===== src/node_cfg_pkg.sv =====
`default_nettype none
package node_cfg_pkg;
  localparam int ADDR_W = 12;
  // Byte addresses on APB are four times the parameter address
  localparam logic [7:0] IDX_WAKE = 8'h57;
  localparam logic [7:0] IDX_ENTRY = 8'h58;
  localparam logic [7:0] IDX_IND = 8'h59;
  localparam logic [7:0] IDX_NEIGH = 8'h5a;
  localparam logic [7:0] IDX_ACK = 8'h5b;
  localparam logic [7:0] IDX_RSVD = 8'h5c;
  localparam logic [7:0] IDX_PINFN = 8'h5d;
  localparam logic [7:0] IDX_STCONN = 8'h5e;
  localparam logic [7:0] IDX_DUTY = 8'h5f;
  localparam logic [7:0] IDX_PCMODE = 8'h60;
  localparam logic [7:0] IDX_DEB = 8'h61;
  localparam logic [7:0] IDX_MARGIN = 8'h62;
  localparam logic [7:0] IDX_CLLIM = 8'h63;
  localparam logic [7:0] IDX_CLRSSI = 8'h64;
  localparam logic [7:0] IDX_BUSY = 8'h65;
  localparam logic [7:0] IDX_JAM = 8'h66;
  localparam logic [7:0] IDX_JGPIO = 8'h67;
  localparam logic [7:0] IDX_STATUS = 8'h68;
  localparam logic [7:0] IDX_FIRST = IDX_WAKE;
  localparam int NREG = 17;

  localparam logic [7:0] RST_WAKE = 8'h08;
  localparam logic [7:0] RST_ENTRY = 8'h00;
  localparam logic [7:0] RST_IND_ROUTER = 8'hff;
  localparam logic [7:0] RST_IND_END = 8'h01;
  localparam logic [7:0] RST_NEIGH = 8'h00;
  localparam logic [7:0] RST_ACK = 8'h01;
  localparam logic [7:0] RSVD_VALUE = 8'h00;
  localparam logic [7:0] RST_PINFN = 8'h00;
  localparam logic [7:0] RST_STCONN = 8'h00;
  localparam logic [7:0] RST_DUTY = 8'h00;
  localparam logic [7:0] RST_PCMODE = 8'h00;
  localparam logic [7:0] RST_DEB = 8'h00;
  localparam logic [7:0] RST_MARGIN = 8'h12;
  localparam logic [7:0] RST_CLLIM = 8'h0a;
  localparam logic [7:0] RST_CLRSSI = 8'h3c;
  localparam logic [7:0] RST_BUSY = 8'h00;
  localparam logic [7:0] RST_JAM = 8'h00;
  localparam logic [7:0] RST_JGPIO = 8'hff;

  localparam logic [7:0] WAKE_MASK = 8'h8f;
  localparam int WAKE_PULSE_BIT = 0;
  localparam int WAKE_GPIO_BIT = 1;
  localparam int WAKE_SERIAL_BIT = 2;
  localparam int WAKE_TIMER_BIT = 3;
  localparam int WAKE_BEACON_BIT = 7;
  localparam int PC_ON_BIT = 0;
  localparam int PC_NOPULL_BIT = 1;
  localparam logic [7:0] IND_ALWAYS_OFF = 8'h00;
  localparam logic [7:0] IND_ALWAYS_ON = 8'hff;
  localparam logic [7:0] DUTY_MAX = 8'h64;
  localparam logic [7:0] CLLIM_MIN = 8'h05;
  localparam logic [7:0] CLLIM_MAX = 8'h64;
  localparam logic [7:0] CLRSSI_MIN = 8'h28;
  localparam logic [7:0] CLRSSI_MAX = 8'h64;
  localparam logic [7:0] BUSY_MAX = 8'h02;
  localparam logic [7:0] JAM_MAX = 8'h64;
  localparam logic [7:0] JGPIO_MAX = 8'h07;
  localparam logic [7:0] JGPIO_OFF = 8'hff;

  localparam int CLK_HZ = 20_000_000;
  localparam int MS_PER_MIN = 60_000;
  localparam int CYC_PER_MS = CLK_HZ / 1000;
  localparam int NGPIO = 8;
  localparam logic [31:0] SLVERR_NONE = 32'h0;

  typedef enum logic [2:0] {
    BUSY_IDLE = 3'b001,
    BUSY_HALT = 3'b010,
    BUSY_WARN = 3'b100
  } busy_state_t;
endpackage : node_cfg_pkg
`default_nettype wire


===== src/node_config_param_bank.sv =====
// What this block does
// - Wake bitmap: pulse, GPIO, serial, timer in bits 0-3; bit 7 beacon wait.
// - Config entry protection: none, timeout, two-step, or both.
// - Indicators go off after set minutes; 0 always off, 255 always on.
// - Command acknowledge only in packet mode and never on a gateway.
// - Shared pin is RTS input at 0, sleep input at 1.
// - Any nonzero status-on-connect write is stored as 1.
// - Dimmer starts at stored default duty, 0 to 100 percent.
// - Pulse mode bit 0 enables counter, bit 1 drops pull-up.
// - Pulse input debounced for set milliseconds; 0 disables it.
// - Connection change only when candidate RSSI beats current by margin.
// - Cluster formed once node count reaches limit 5 to 100.
// - Cluster RSSI threshold ranges from 40 to 100.
// - Gateway busy action after reset: ignore, halt and warn, warn.
// - Jamming alarm after continuous all-channel jamming for set minutes.
// - Alarm GPIO 0-7 driven low during alarm; 255 disables.
//
// Register access over APB was chosen for this implementation.
`default_nettype none
module node_config_param_bank
  import node_cfg_pkg::*;
#(
  parameter int MS_CYCLES = CYC_PER_MS,
  parameter int MIN_MS = MS_PER_MIN
) (
  input wire logic clock_i,
  input wire logic nrst_i,
  input wire logic psel_i,
  input wire logic penable_i,
  input wire logic pwrite_i,
  input wire logic [ADDR_W-1:0] paddr_i,
  input wire logic [31:0] pwdata_i,
  input wire logic [3:0] pstrb_i,
  output logic [31:0] prdata_o,
  output logic pready_o,
  output logic pslverr_o,
  input wire logic is_end_device_i,
  input wire logic is_gateway_i,
  input wire logic packet_mode_i,
  input wire logic indicator_activity_i,
  input wire logic pulse_raw_i,
  input wire logic rts_sleep_pin_i,
  input wire logic rf_jammed_i,
  input wire logic net_activity_i,
  input wire logic [7:0] rssi_current_i,
  input wire logic [7:0] rssi_candidate_i,
  input wire logic [7:0] neighbour_rssi_i,
  input wire logic [7:0] neighbour_count_i,
  output logic [3:0] wake_sources_o,
  output logic beacon_wait_o,
  output logic [1:0] entry_security_o,
  output logic indicators_on_o,
  output logic neighbour_accept_o,
  output logic cmd_ack_active_o,
  output logic uart_rts_o,
  output logic sleep_req_o,
  output logic status_on_connect_o,
  output logic [7:0] dimmer_duty_o,
  output logic pulse_counter_on_o,
  output logic pullup_en_o,
  output logic pulse_clean_o,
  output logic conn_change_o,
  output logic cluster_o,
  output logic net_halt_o,
  output logic net_warn_o,
  output logic jam_alarm_o,
  output logic [NGPIO-1:0] alarm_gpio_o,
  output logic [NGPIO-1:0] alarm_gpio_oe_o
);
  initial begin
    if (MS_CYCLES < 2 || MIN_MS < 1) $error("node_config_param_bank: bad timing parameters");
  end

  // Strap caught once after reset release
  logic strap_done_reg, strap_done_next;
  logic [7:0] regs_reg [NREG];
  logic [7:0] regs_next [NREG];

  function automatic logic [7:0] reg_index(input logic [ADDR_W-1:0] a);
    return 8'(a[ADDR_W-1:2] - {2'b00, IDX_FIRST});
  endfunction : reg_index

  function automatic logic [7:0] reset_value(input int i);
    case (i)
      0: return RST_WAKE;
      1: return RST_ENTRY;
      2: return RST_IND_ROUTER;
      3: return RST_NEIGH;
      4: return RST_ACK;
      5: return RSVD_VALUE;
      6: return RST_PINFN;
      7: return RST_STCONN;
      8: return RST_DUTY;
      9: return RST_PCMODE;
      10: return RST_DEB;
      11: return RST_MARGIN;
      12: return RST_CLLIM;
      13: return RST_CLRSSI;
      14: return RST_BUSY;
      15: return RST_JAM;
      default: return RST_JGPIO;
    endcase
  endfunction : reset_value

  // Store-time cleanup keeps out-of-range writes from reaching the logic
  function automatic logic [7:0] sanitize(input int i, input logic [7:0] d, input logic [7:0] old);
    case (i)
      0: return d & WAKE_MASK;
      1: return {6'h0, d[1:0]};
      3, 4, 6: return {7'h0, d[0]};
      5: return RSVD_VALUE;
      7: return {7'h0, (d != 8'h0)};
      8: return (d > DUTY_MAX) ? RST_DUTY : d;
      9: return {6'h0, d[PC_NOPULL_BIT] & d[PC_ON_BIT], d[PC_ON_BIT]};
      12: return (d < CLLIM_MIN || d > CLLIM_MAX) ? old : d;
      13: return (d < CLRSSI_MIN || d > CLRSSI_MAX) ? old : d;
      14: return (d > BUSY_MAX) ? BUSY_MAX : d;
      15: return (d > JAM_MAX) ? old : d;
      16: return (d > JGPIO_MAX) ? JGPIO_OFF : d;
      default: return d;
    endcase
  endfunction : sanitize

  logic [7:0] idx;
  logic in_map, is_status, wr_en;
  logic [31:0] rdata_next;
  logic err_next;
  logic ready_next;

  always_comb begin
    idx = reg_index(paddr_i);
    in_map = (paddr_i[1:0] == 2'b00) && (paddr_i[ADDR_W-1:2] >= {2'b00, IDX_FIRST})
             && (idx < 8'(NREG));
    is_status = (paddr_i[ADDR_W-1:2] == {2'b00, IDX_STATUS}) && (paddr_i[1:0] == 2'b00);
    // Zero-wait slave: answer in the first access cycle
    ready_next = psel_i && !penable_i;
    wr_en = psel_i && penable_i && pready_o && pwrite_i && in_map && pstrb_i[0];
    err_next = ready_next && !in_map && !is_status;
    rdata_next = 32'h0;
    if (ready_next && !pwrite_i) begin
      if (in_map) begin
        rdata_next = {24'h0, regs_reg[idx[4:0]]};
      end else if (is_status) begin
        rdata_next = {24'h0, jam_alarm_o, net_warn_o, net_halt_o, cluster_o, conn_change_o,
                      pulse_clean_o, indicators_on_o, cmd_ack_active_o};
      end
    end
    strap_done_next = 1'b1;
    for (int i = 0; i < NREG; i++) begin
      regs_next[i] = regs_reg[i];
      if (!strap_done_reg && i == 2) begin
        regs_next[i] = is_end_device_i ? RST_IND_END : RST_IND_ROUTER;
      end else if (wr_en && idx == 8'(i)) begin
        regs_next[i] = sanitize(i, pwdata_i[7:0], regs_reg[i]);
      end
    end
  end

  always_ff @(posedge clock_i or negedge nrst_i) begin
    if (!nrst_i) begin
      for (int i = 0; i < NREG; i++) begin
        regs_reg[i] <= reset_value(i);
      end
      strap_done_reg <= 1'b0;
      prdata_o <= 32'h0;
      pready_o <= 1'b0;
      pslverr_o <= 1'b0;
    end else begin
      regs_reg <= regs_next;
      strap_done_reg <= strap_done_next;
      prdata_o <= rdata_next;
      pready_o <= ready_next;
      pslverr_o <= err_next;
    end
  end

  // Shared millisecond and minute timebase
  logic ms_tick;
  ms_ticker #(.CYCLES(MS_CYCLES)) u_ms (
    .clock_i(clock_i),
    .nrst_i(nrst_i),
    .tick_o(ms_tick)
  );
  logic [31:0] min_cnt_reg, min_cnt_next;
  logic min_tick;
  always_comb begin
    min_tick = ms_tick && (min_cnt_reg == 32'(MIN_MS - 1));
    min_cnt_next = min_tick ? 32'h0 : (ms_tick ? min_cnt_reg + 32'h1 : min_cnt_reg);
  end

  // Indicator minutes, pulse debounce, jam minutes, busy state
  logic [7:0] ind_min_reg, ind_min_next;
  logic ind_on_next;
  logic [7:0] deb_cnt_reg, deb_cnt_next;
  logic pulse_last_reg, pulse_last_next;
  logic pulse_clean_next;
  logic [7:0] jam_min_reg, jam_min_next;
  logic jam_next;
  logic [NGPIO-1:0] jg_oe_next, jg_out_next;
  busy_state_t busy_reg, busy_next;
  logic busy_seen_reg, busy_seen_next;
  logic [7:0] ind_cfg, deb_cfg, jam_cfg, jg_cfg;

  always_comb begin
    ind_cfg = regs_reg[2];
    deb_cfg = regs_reg[10];
    jam_cfg = regs_reg[15];
    jg_cfg = regs_reg[16];
    // Activity restarts the minute count
    if (indicator_activity_i) begin
      ind_min_next = 8'h0;
    end else if (min_tick && ind_min_reg != 8'hff) begin
      ind_min_next = ind_min_reg + 8'h1;
    end else begin
      ind_min_next = ind_min_reg;
    end
    case (ind_cfg)
      IND_ALWAYS_OFF: ind_on_next = 1'b0;
      IND_ALWAYS_ON: ind_on_next = 1'b1;
      default: ind_on_next = ind_min_reg < ind_cfg;
    endcase
    // Input must stay unchanged for the set time before it is accepted
    pulse_last_next = pulse_raw_i;
    pulse_clean_next = pulse_clean_o;
    deb_cnt_next = deb_cnt_reg;
    if (deb_cfg == 8'h0) begin
      pulse_clean_next = pulse_raw_i;
      deb_cnt_next = 8'h0;
    end else if (pulse_raw_i != pulse_last_reg) begin
      deb_cnt_next = 8'h0;
    end else if (pulse_raw_i != pulse_clean_o && ms_tick) begin
      if (deb_cnt_reg + 8'h1 >= deb_cfg) begin
        pulse_clean_next = pulse_raw_i;
        deb_cnt_next = 8'h0;
      end else begin
        deb_cnt_next = deb_cnt_reg + 8'h1;
      end
    end
    // Any gap in jamming restarts the minute count
    if (!rf_jammed_i || jam_cfg == 8'h0) begin
      jam_min_next = 8'h0;
    end else if (min_tick && jam_min_reg < jam_cfg) begin
      jam_min_next = jam_min_reg + 8'h1;
    end else begin
      jam_min_next = jam_min_reg;
    end
    jam_next = rf_jammed_i && jam_cfg != 8'h0 && jam_min_reg >= jam_cfg;
    // Pin is driven high when idle, low during alarm; this block sets the output enable of the selected pin itself
    jg_oe_next = '0;
    jg_out_next = '1;
    for (int g = 0; g < NGPIO; g++) begin
      if (jg_cfg == 8'(g)) begin
        jg_oe_next[g] = 1'b1;
        jg_out_next[g] = !jam_next;
      end
    end
    // Only the first activity after reset counts
    busy_seen_next = busy_seen_reg || net_activity_i;
    busy_next = busy_reg;
    case (busy_reg)
      BUSY_IDLE: begin
        if (net_activity_i && !busy_seen_reg && is_gateway_i && packet_mode_i) begin
          case (regs_reg[14])
            8'h01: busy_next = BUSY_HALT;
            8'h02: busy_next = BUSY_WARN;
            default: busy_next = BUSY_IDLE;
          endcase
        end
      end
      BUSY_HALT: busy_next = BUSY_HALT;
      BUSY_WARN: busy_next = BUSY_WARN;
      default: busy_next = BUSY_IDLE;
    endcase
  end

  always_ff @(posedge clock_i or negedge nrst_i) begin
    if (!nrst_i) begin
      min_cnt_reg <= 32'h0;
      ind_min_reg <= 8'h0;
      deb_cnt_reg <= 8'h0;
      pulse_last_reg <= 1'b0;
      pulse_clean_o <= 1'b0;
      jam_min_reg <= 8'h0;
      busy_reg <= BUSY_IDLE;
      busy_seen_reg <= 1'b0;
      indicators_on_o <= 1'b0;
      jam_alarm_o <= 1'b0;
      alarm_gpio_o <= '1;
      alarm_gpio_oe_o <= '0;
      net_halt_o <= 1'b0;
      net_warn_o <= 1'b0;
    end else begin
      min_cnt_reg <= min_cnt_next;
      ind_min_reg <= ind_min_next;
      deb_cnt_reg <= deb_cnt_next;
      pulse_last_reg <= pulse_last_next;
      pulse_clean_o <= pulse_clean_next;
      jam_min_reg <= jam_min_next;
      busy_reg <= busy_next;
      busy_seen_reg <= busy_seen_next;
      indicators_on_o <= ind_on_next;
      jam_alarm_o <= jam_next;
      alarm_gpio_o <= jg_out_next;
      alarm_gpio_oe_o <= jg_oe_next;
      net_halt_o <= (busy_next == BUSY_HALT);
      net_warn_o <= (busy_next != BUSY_IDLE);
    end
  end

  // Registered views of the stored settings
  always_ff @(posedge clock_i or negedge nrst_i) begin
    if (!nrst_i) begin
      wake_sources_o <= RST_WAKE[3:0];
      beacon_wait_o <= 1'b0;
      entry_security_o <= 2'b00;
      neighbour_accept_o <= 1'b0;
      cmd_ack_active_o <= 1'b0;
      uart_rts_o <= 1'b0;
      sleep_req_o <= 1'b0;
      status_on_connect_o <= 1'b0;
      dimmer_duty_o <= RST_DUTY;
      pulse_counter_on_o <= 1'b0;
      pullup_en_o <= 1'b0;
      conn_change_o <= 1'b0;
      cluster_o <= 1'b0;
    end else begin
      wake_sources_o <= regs_reg[0][WAKE_TIMER_BIT:WAKE_PULSE_BIT];
      beacon_wait_o <= regs_reg[0][WAKE_BEACON_BIT];
      entry_security_o <= regs_reg[1][1:0];
      neighbour_accept_o <= regs_reg[3][0];
      cmd_ack_active_o <= regs_reg[4][0] && packet_mode_i && !is_gateway_i;
      uart_rts_o <= !regs_reg[6][0] && rts_sleep_pin_i;
      sleep_req_o <= regs_reg[6][0] && rts_sleep_pin_i;
      status_on_connect_o <= regs_reg[7][0];
      dimmer_duty_o <= regs_reg[8];
      pulse_counter_on_o <= regs_reg[9][PC_ON_BIT];
      pullup_en_o <= regs_reg[9][PC_ON_BIT] && !regs_reg[9][PC_NOPULL_BIT];
      conn_change_o <= {1'b0, rssi_candidate_i} >= {1'b0, rssi_current_i} + {1'b0, regs_reg[11]}
                       && rssi_candidate_i > rssi_current_i;
      cluster_o <= neighbour_count_i >= regs_reg[12] && neighbour_rssi_i >= regs_reg[13];
    end
  end
endmodule : node_config_param_bank
`default_nettype wire


===== src/ms_ticker.sv =====
`default_nettype none
// Free-running divider giving a one-cycle pulse every CYCLES clocks
module ms_ticker #(
  parameter int CYCLES = 20000
) (
  input wire logic clock_i,
  input wire logic nrst_i,
  output logic tick_o
);
  initial begin
    if (CYCLES < 2) $error("ms_ticker: CYCLES must be at least 2");
  end
  logic [31:0] cnt_reg;
  logic [31:0] cnt_next;
  logic tick_next;
  always_comb begin
    tick_next = (cnt_reg == 32'(CYCLES - 1));
    cnt_next = tick_next ? 32'h0 : cnt_reg + 32'h1;
  end
  always_ff @(posedge clock_i or negedge nrst_i) begin
    if (!nrst_i) begin
      cnt_reg <= 32'h0;
      tick_o <= 1'b0;
    end else begin
      cnt_reg <= cnt_next;
      tick_o <= tick_next;
    end
  end
endmodule : ms_ticker
`default_nettype wire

---

Exercise instructions: Please give an exact copy of the lines above, beginning with the line containing "min_cnt_reg <= 32'h0;" and running through the line containing "alarm_gpio_o <= jg_out_next;", and of no other lines.

Answer below:
      min_cnt_reg <= 32'h0;
      ind_min_reg <= 8'h0;
      deb_cnt_reg <= 8'h0;
      pulse_last_reg <= 1'b0;
      pulse_clean_o <= 1'b0;
      jam_min_reg <= 8'h0;
      busy_reg <= BUSY_IDLE;
      busy_seen_reg <= 1'b0;
      indicators_on_o <= 1'b0;
      jam_alarm_o <= 1'b0;
      alarm_gpio_o <= '1;
      alarm_gpio_oe_o <= '0;
      net_halt_o <= 1'b0;
      net_warn_o <= 1'b0;
    end else begin
      min_cnt_reg <= min_cnt_next;
      ind_min_reg <= ind_min_next;
      deb_cnt_reg <= deb_cnt_next;
      pulse_last_reg <= pulse_last_next;
      pulse_clean_o <= pulse_clean_next;
      jam_min_reg <= jam_min_next;
      busy_reg <= busy_next;
      busy_seen_reg <= busy_seen_next;
      indicators_on_o <= ind_on_next;
      jam_alarm_o <= jam_next;
      alarm_gpio_o <= jg_out_next;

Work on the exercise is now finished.